**Aim of the exercise**
Give again, word for word, every line in the entries below from the line with "cts_hold_buf = 0" up to and including the line with "detailed placement |", and no other line.

**Material for this exercise**
--- src/sv/cga_graphics_pixel_fetch_unit_defines.svh ---
// assertion macros for the cga graphics pixel fetch unit
`ifndef CGA_GRAPHICS_PIXEL_FETCH_UNIT_DEFINES_SVH
`define CGA_GRAPHICS_PIXEL_FETCH_UNIT_DEFINES_SVH

// same-cycle implication, checked out of reset
`define CGAPF_ASSERT_IMP(label, clk, rst_n, ante, cons, msg) \
  label: assert property (@(posedge clk) disable iff (!rst_n) (ante) |-> (cons)) \
    else $error(msg);

// next-cycle implication, checked out of reset
`define CGAPF_ASSERT_NXT(label, clk, rst_n, ante, cons, msg) \
  label: assert property (@(posedge clk) disable iff (!rst_n) (ante) |=> (cons)) \
    else $error(msg);

`endif

--- src/sv/cgapf_pkg.sv ---
// shared types, codes and color tables for the cga graphics pixel fetch unit
package cgapf_pkg;

  // word command codes
  localparam logic CMD_WRITE = 1'b0;
  localparam logic CMD_READ  = 1'b1;

  // configuration register indexes
  typedef enum logic [2:0] {
    CFG_HIRES     = 3'd0,
    CFG_PALETTE   = 3'd1,
    CFG_BORDER    = 3'd2,
    CFG_START     = 3'd3,
    CFG_SCROLL_EN = 3'd4,
    CFG_HSCROLL   = 3'd5
  } cfg_idx_t;

  localparam int CFG_IDX_W = 3;

  // screen geometry
  localparam logic [10:0] WIDTH_HI      = 11'd640;
  localparam logic [10:0] WIDTH_LO      = 11'd320;
  localparam logic [7:0]  SCREEN_ROWS   = 8'd200;
  localparam int          SCROLL_W      = 11;
  localparam int          SCROLL_STEPS  = 3;

  // hires foreground colors
  localparam logic [3:0] COLOR_WHITE = 4'hF;
  localparam logic [3:0] COLOR_LGRAY = 4'h7;

  // pixel position info handed to the color stage
  typedef struct packed {
    logic       hires;
    logic [2:0] pos;
  } pix_sel_t;

  typedef struct packed {
    logic [5:0] red;
    logic [5:0] green;
    logic [5:0] blue;
  } rgb_t;

  // 16-entry cga color table
  function automatic rgb_t rgb_of(input logic [3:0] idx);
    rgb_t c;
    case (idx)
      4'd0:    c = '{6'h00, 6'h00, 6'h00};
      4'd1:    c = '{6'h00, 6'h00, 6'h2A};
      4'd2:    c = '{6'h00, 6'h2A, 6'h00};
      4'd3:    c = '{6'h00, 6'h2A, 6'h2A};
      4'd4:    c = '{6'h2A, 6'h00, 6'h00};
      4'd5:    c = '{6'h2A, 6'h00, 6'h2A};
      4'd6:    c = '{6'h2A, 6'h15, 6'h00};
      4'd7:    c = '{6'h2A, 6'h2A, 6'h2A};
      4'd8:    c = '{6'h15, 6'h15, 6'h15};
      4'd9:    c = '{6'h15, 6'h15, 6'h3F};
      4'd10:   c = '{6'h15, 6'h3F, 6'h15};
      4'd11:   c = '{6'h15, 6'h3F, 6'h3F};
      4'd12:   c = '{6'h3F, 6'h15, 6'h15};
      4'd13:   c = '{6'h3F, 6'h15, 6'h3F};
      4'd14:   c = '{6'h3F, 6'h3F, 6'h15};
      default: c = '{6'h3F, 6'h3F, 6'h3F};
    endcase
    return c;
  endfunction

  // low-res sets {2,4,6} {3,5,7} {10,12,14} {11,13,15}
  function automatic logic [3:0] lowres_color(input logic [1:0] psel, input logic [1:0] pix);
    return {psel[1], pix, psel[0]};
  endfunction

endpackage

--- src/sv/cgapf_color.sv ---
// pixel extraction from a fetched byte and palette lookup
module cgapf_color (
  input  logic                data_byte_i,
  input  logic [7:0]          data_byte,
  input  cgapf_pkg::pix_sel_t sel,
  input  logic [1:0]          palette_select,
  input  logic [3:0]          border_color,
  output logic [1:0]          color_index,
  output cgapf_pkg::rgb_t     rgb
);

  logic [1:0] pix;
  logic [3:0] pal_idx;

  // pick the pixel bits, leftmost pixel in the top bits
  always_comb begin
    if (sel.hires) begin
      pix = {1'b0, data_byte[~sel.pos]};
    end else begin
      case (sel.pos[1:0])
        2'd0:    pix = data_byte[7:6];
        2'd1:    pix = data_byte[5:4];
        2'd2:    pix = data_byte[3:2];
        default: pix = data_byte[1:0];
      endcase
    end
  end

  // palette: zero shows the border color
  always_comb begin
    if (pix == 2'd0) begin
      pal_idx = border_color;
    end else if (sel.hires) begin
      pal_idx = palette_select[1] ? cgapf_pkg::COLOR_WHITE : cgapf_pkg::COLOR_LGRAY;
    end else begin
      pal_idx = cgapf_pkg::lowres_color(palette_select, pix);
    end
  end

  assign color_index = pix & {2{data_byte_i}};
  assign rgb         = cgapf_pkg::rgb_of(pal_idx);

endmodule
--- config.mk ---
export PLATFORM = sky130hd
export DESIGN_NAME = cgapf_color
export DESIGN_NICKNAME = d
export VERILOG_FILES = /design/src/sv/cga_graphics_pixel_fetch_unit_defines.svh /design/src/sv/cgapf_pkg.sv /design/src/sv/cgapf_color.sv
export SDC_FILE = /design/constraint.sdc
export NUM_CORES = 1
export LEC_CHECK = 0
export ABC_AREA = 0
export ABC_CLOCK_PERIOD_IN_PS = 2150
export BUFFER_PORTS_ARGS = -buffer_cell sky130_fd_sc_hd__buf_2
export CORE_AREA = 2 2 39 41
export DETAILED_ROUTE_END_ITERATION = 6
export DIE_AREA = 0 0 41 43
export GPL_ROUTABILITY_DRIVEN = 0
export GPL_TIMING_DRIVEN = 0
export PLACE_DENSITY = 0.69
export SLEW_MARGIN = 15
export SYNTH_ARGS = -nofsm -noshare
export SYNTH_HDL_FRONTEND = slang
export SYNTH_SLANG_ARGS = --single-unit
--- constraint.sdc ---
create_clock -name vclk -period 2.15
set_input_delay 0.1075 -clock vclk [all_inputs]
set_output_delay 0.1075 -clock vclk [all_outputs]
set_load 0.01 [all_outputs]
==> flow_summary.ini <==
[synthesis]
yosys-top-cells-area = buf_4, mux2i_1, a2bb2oi_4
syn_inst = 52
ys_warn_count = 0
synth-seq-area-share_pct = 0
syn_nets = 71
ys_types = 28
avgSynthCellArea_sq_um = 7.82
yosys.area.top_type = buf_4
synth_area_sq_um = 407
yosysTopAreaCellShare_pct = 24.0
synth_top_cells_by_count = buf_4, mux2i_1, nand2_1, nand2b_1, nand3_1
yosysMostFrequentCell = buf_4

[timing]
worstMarginPinSlew_ps = 292
setup_tns_ps = 0
relSlewSlack_pct = 80.3
finalCritPeriodShare_pct = 92.3
drv_slew = 0
final-setup-viol-count = 0
min_period_ps = 1990
fmax_mhz = 504
hold_viol_final = 0
rsz0062_at_grt = false
worst_slack_ps = 165

[floorplan]
dieArea_sq_mm = 0.00176
die_h_um = 43
core_sq_mm = 0.00138
ios = 39
die_x_um = 41
rows = 14
start_util_pct = 29.4

[worst_setup_path]
startpoint = sel[1]
cp_slowest_cell = mux2_2
crit_top_cell = buf_2
end_kind = output pin
cp_data_arrival_time_ps = 1880
slowest_delay_ps = 400
cp-endpoint = rgb[11]
critPathLaunchType = input pin
cp.required_ps = 2040
cp_max_fo = 9
path_class = in2out
path_cells = buf_2, mux2_2, a221oi_2, nor3_1, a41oi_2, a31oi_1, a21oi_1, buf_4, buf_2

[place]
dp.cells = 105
port_buffers = 37
hpwl_um = 865
dpl_cell_area_sq_um = 612
dpl_worst_slack_ps = 136

[clock_tree]
cts_hold_buf = 0
cts.repair.resized = 0
post_cts_buffers = 0

[route]
vias = 487
routed_wirelength_um = 942
first_pass_iters = 2
postRouteAntennaNets = 0
drc = 0
routedWlPerCell_um = 8.97
drtIter0Drc = 1
viasPerCell = 4.64

[grt]
grt_pass1_vias = 379
grt_pass1_wl_um = 1380
grt-ovfl-total = 0
grt_antenna_before_repair = 0
grt_start_max_net_pins = 10
grt_usage_pct = 10.2

[cells_and_area]
clock_buffers = 0
final_area_sq_um = 612
finalNetCount = 110
regArea_sq_um = 0
drive_above_1_share_pct = 66.3
area_growth_pct = 50.5
nFlopsAndLatches = 0
num_antenna_cells = 0
instances_no_fill = 105

[power]
p_leak_nw = 0.324
irDropWorstVdd_uv = 117
cellPowerDensity_mw_per_mm2 = 346

[flow_run]
maxCapViolations = 0

[min_path]
worstHoldPathType = in2out

[run_status]
status = finished, final reports clean
[how the worst min path moves through the flow]
stage | from | to | slack [ps] | cells after the start
floorplan | data_byte_i | color_index[1] | 350 | 1
global placement | data_byte_i | color_index[0] | 520 | 3
detailed placement | data_byte_i | color_index[0] | 530 | 3
CTS | data_byte_i | color_index[0] | 530 | 3
global route | data_byte_i | color_index[0] | 540 | 3
finish | data_byte_i | color_index[0] | 520 | 3
[layer usage]
| layer | vias to the layer above | routed length [um] | global-route usage [%] |
|---|---|---|---|
| met5 | - | 0 | 0 |
| met4 | 0 | 0 | 0 |
| met3 | 0 | 121 | 0 |
| met2 | 29 | 442 | 20.6 |
| met1 | 207 | 377 | 11.5 |
| li1 | 251 | - | - |
[cell families (layout without fill, tap and decap cells)]
group / Yosys count / count (layout) / share of synthesized area (%)
buffers and inverters: 17 / 54 / 29.8
multiplexers: 6 / 6 / 18.5
AND/OR/NAND/NOR: 18 / 18 / 25.2
AO/OA/AOI/OAI: 11 / 11 / 26.5
[area by class of cell]
type	count	area, sq um
Inverter	2	7.51
Multi-Input combinational cell	35	285
Buffer	15	114
Timing Repair Buffer	37	185
Tap cell	16	20.0
Fill cell	160	772
[per-stage QoR]
stage	hold WS, ps	util [%]	power (W)
2_1_floorplan	352	-	0.000143
4_1_cts	528	44.2	0.000215
3_3_place_gp	522	44.2	0.000211
6_report	518	44.2	0.000212
3_5_place_dp	528	44.2	0.000214
5_1_grt	538	44.2	0.000236
[worst max-delay path, delay by kind of cell]
kind            cells  cell delay (ps)
compound gates      4              850
buf+inv             3              430
mux                 1              400
simple gates        1               90
[placed cells by master (no fill, tap or decap), types with 2 or more instances in the layout]
cell type	instances
a21oi_1	2
buf_2	38
buf_4	13
inv_1	2
mux2_2	2
mux2i_1	3
nand2_1	3
nand2b_1	3
nand3_1	3
nor2b_1	2
[report_power, final]
group          internal [W]  switching [W]  total, W
Clock                     0              0         0
Combinational      0.000115      0.0000971  0.000212
Sequential                0              0         0
Total              0.000115      0.0000971  0.000212
Note: power is estimated with default switching activity, not from simulation.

**Result of the exercise**
cts_hold_buf = 0
cts.repair.resized = 0
post_cts_buffers = 0

[route]
vias = 487
routed_wirelength_um = 942
first_pass_iters = 2
postRouteAntennaNets = 0
drc = 0
routedWlPerCell_um = 8.97
drtIter0Drc = 1
viasPerCell = 4.64

[grt]
grt_pass1_vias = 379
grt_pass1_wl_um = 1380
grt-ovfl-total = 0
grt_antenna_before_repair = 0
grt_start_max_net_pins = 10
grt_usage_pct = 10.2

[cells_and_area]
clock_buffers = 0
final_area_sq_um = 612
finalNetCount = 110
regArea_sq_um = 0
drive_above_1_share_pct = 66.3
area_growth_pct = 50.5
nFlopsAndLatches = 0
num_antenna_cells = 0
instances_no_fill = 105

[power]
p_leak_nw = 0.324
irDropWorstVdd_uv = 117
cellPowerDensity_mw_per_mm2 = 346

[flow_run]
maxCapViolations = 0

[min_path]
worstHoldPathType = in2out

[run_status]
status = finished, final reports clean
[how the worst min path moves through the flow]
stage | from | to | slack [ps] | cells after the start
floorplan | data_byte_i | color_index[1] | 350 | 1
global placement | data_byte_i | color_index[0] | 520 | 3
detailed placement | data_byte_i | color_index[0] | 530 | 3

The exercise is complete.